- Directed by: Riccardo Freda
- Screenplay by: Jean-Louis Bory
- Based on: Roger-la-Honte by Jules Mary
- Produced by: Robert de Nesle; Alvaro Mancori;
- Starring: Georges Géret; Irene Papas; Jean-Pierre Marielle; Jean Topart;
- Cinematography: Jean Tournier
- Edited by: Michèle Boëhm; Riccardo Freda;
- Music by: Antoine Duhamel; Georges et Jean-Luc;
- Production companies: Comptoir Français du Film Production; Mancori;
- Distributed by: Regionale (Italy)
- Release date: 15 June 1966;
- Running time: 105 minutes
- Countries: France; Italy;
- Language: French

= Trap for the Assassin =

1966 film

Trap for the Assassin (Roger la Honte) is a 1966 crime film directed by Riccardo Freda and starring Georges Géret, Irene Papas and Jean-Pierre Marielle. It is an adaptation of the 1886 novel Roger la Honte by Jules Mary.

==Cast==
- Georges Géret as Roger Laroque
- Irene Papas as Julia de Noirville
- Jean-Pierre Marielle as Lucien de Noirville
- Jean Topart as Luversan
- Sabine Sun as Victoire
- Gabriele Tinti as Raymond de Noirville
- Germaine Delbat as La mère Brun - la servante de Larouette
- Marcel Cuvelier as Le médecin légiste

==Production==
Trap for the Assassin was based on Roger la Honte, one of the most popular feuilletons by Jules Mary. The script for the film was adapted by Jean-Louis Bory, who was an admirer of Freda's work, having met him in 1962 in Paris. Bory claimed that he wrote the adaptation and dialogue exclusive to function with Freda's direction.

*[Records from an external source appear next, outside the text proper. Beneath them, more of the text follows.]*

===== config.mk =====
export PLATFORM = sky130hd
export DESIGN_NAME = bhls_ram
export DESIGN_NICKNAME = d
export VERILOG_FILES = /design/src/rtl/bhls_ram.sv
export SDC_FILE = /design/constraint.sdc
export NUM_CORES = 2
export LEC_CHECK = 0
export ABC_AREA = 1
export BUFFER_PORTS_ARGS = -buffer_cell sky130_fd_sc_hd__buf_4
export CAP_MARGIN = 15
export CORE_UTILIZATION = 35
export CTS_BUF_LIST = sky130_fd_sc_hd__clkbuf_8
export DETAILED_ROUTE_END_ITERATION = 16
export PLACE_DENSITY = 0.57
export SYNTH_ARGS = -nofsm -noshare
export SYNTH_HDL_FRONTEND = slang
export SYNTH_SLANG_ARGS = --single-unit

===== constraint.sdc =====
create_clock -name clk -period 4.7 [get_ports clk]
set_clock_uncertainty 0.2 [all_clocks]
set_input_delay 0.94 -clock clk [delete_from_list [all_inputs] [get_ports clk]]
set_output_delay 0.94 -clock clk [all_outputs]
set_load 0.05 [all_outputs]

===== src/rtl/bhls_ram.sv =====
// Generic single write port, single read port RAM with registered read data.
// No dependencies.
module bhls_ram #(
    parameter int WIDTH = 8,
    parameter int DEPTH = 256
) (
    input  logic                     clk,
    input  logic                     wr_en,
    input  logic [$clog2(DEPTH)-1:0] wr_addr,
    input  logic [WIDTH-1:0]         wr_data,
    input  logic                     rd_en,
    input  logic [$clog2(DEPTH)-1:0] rd_addr,
    output logic [WIDTH-1:0]         rd_data
);

    logic [WIDTH-1:0] mem [DEPTH];

    always_ff @(posedge clk)
    begin
        if (wr_en)
        begin
            mem[wr_addr] <= wr_data;
        end
        if (rd_en)
        begin
            rd_data <= mem[rd_addr];
        end
    end

endmodule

According to Freda and his assistant director Yves Boisset, Trapped for the Assassin was a project Freda really cared about. Shooting for the film took four weeks and used three cameras at once.

==Release==
Trap for the Assassin was released in France on 17 May 1966. It was distributed theatrically in Italy by Regional as Trappola per l'assassino on 21 October 1966. Italian film historian Roberto Curti stated that the film had poor distribution and was hardly noticed by critics or audiences. It has been given an English title Trap for the Assassin despite that the film does not appear to have been released overseas.

==Reception==
In France, Image et sons reviewer praised Freda's direction in the film "We would like that all...knew as much as Freda how to handle a camera (see the trail sequence) and its spectacular potential. That's what makes this cheap little film such a beautiful illusion and a definite pleasure" Gilles Jacob praised the film, but noted that "let's face it, we would not go see [the film], were it signed by Cayatte or Maurice Cloche."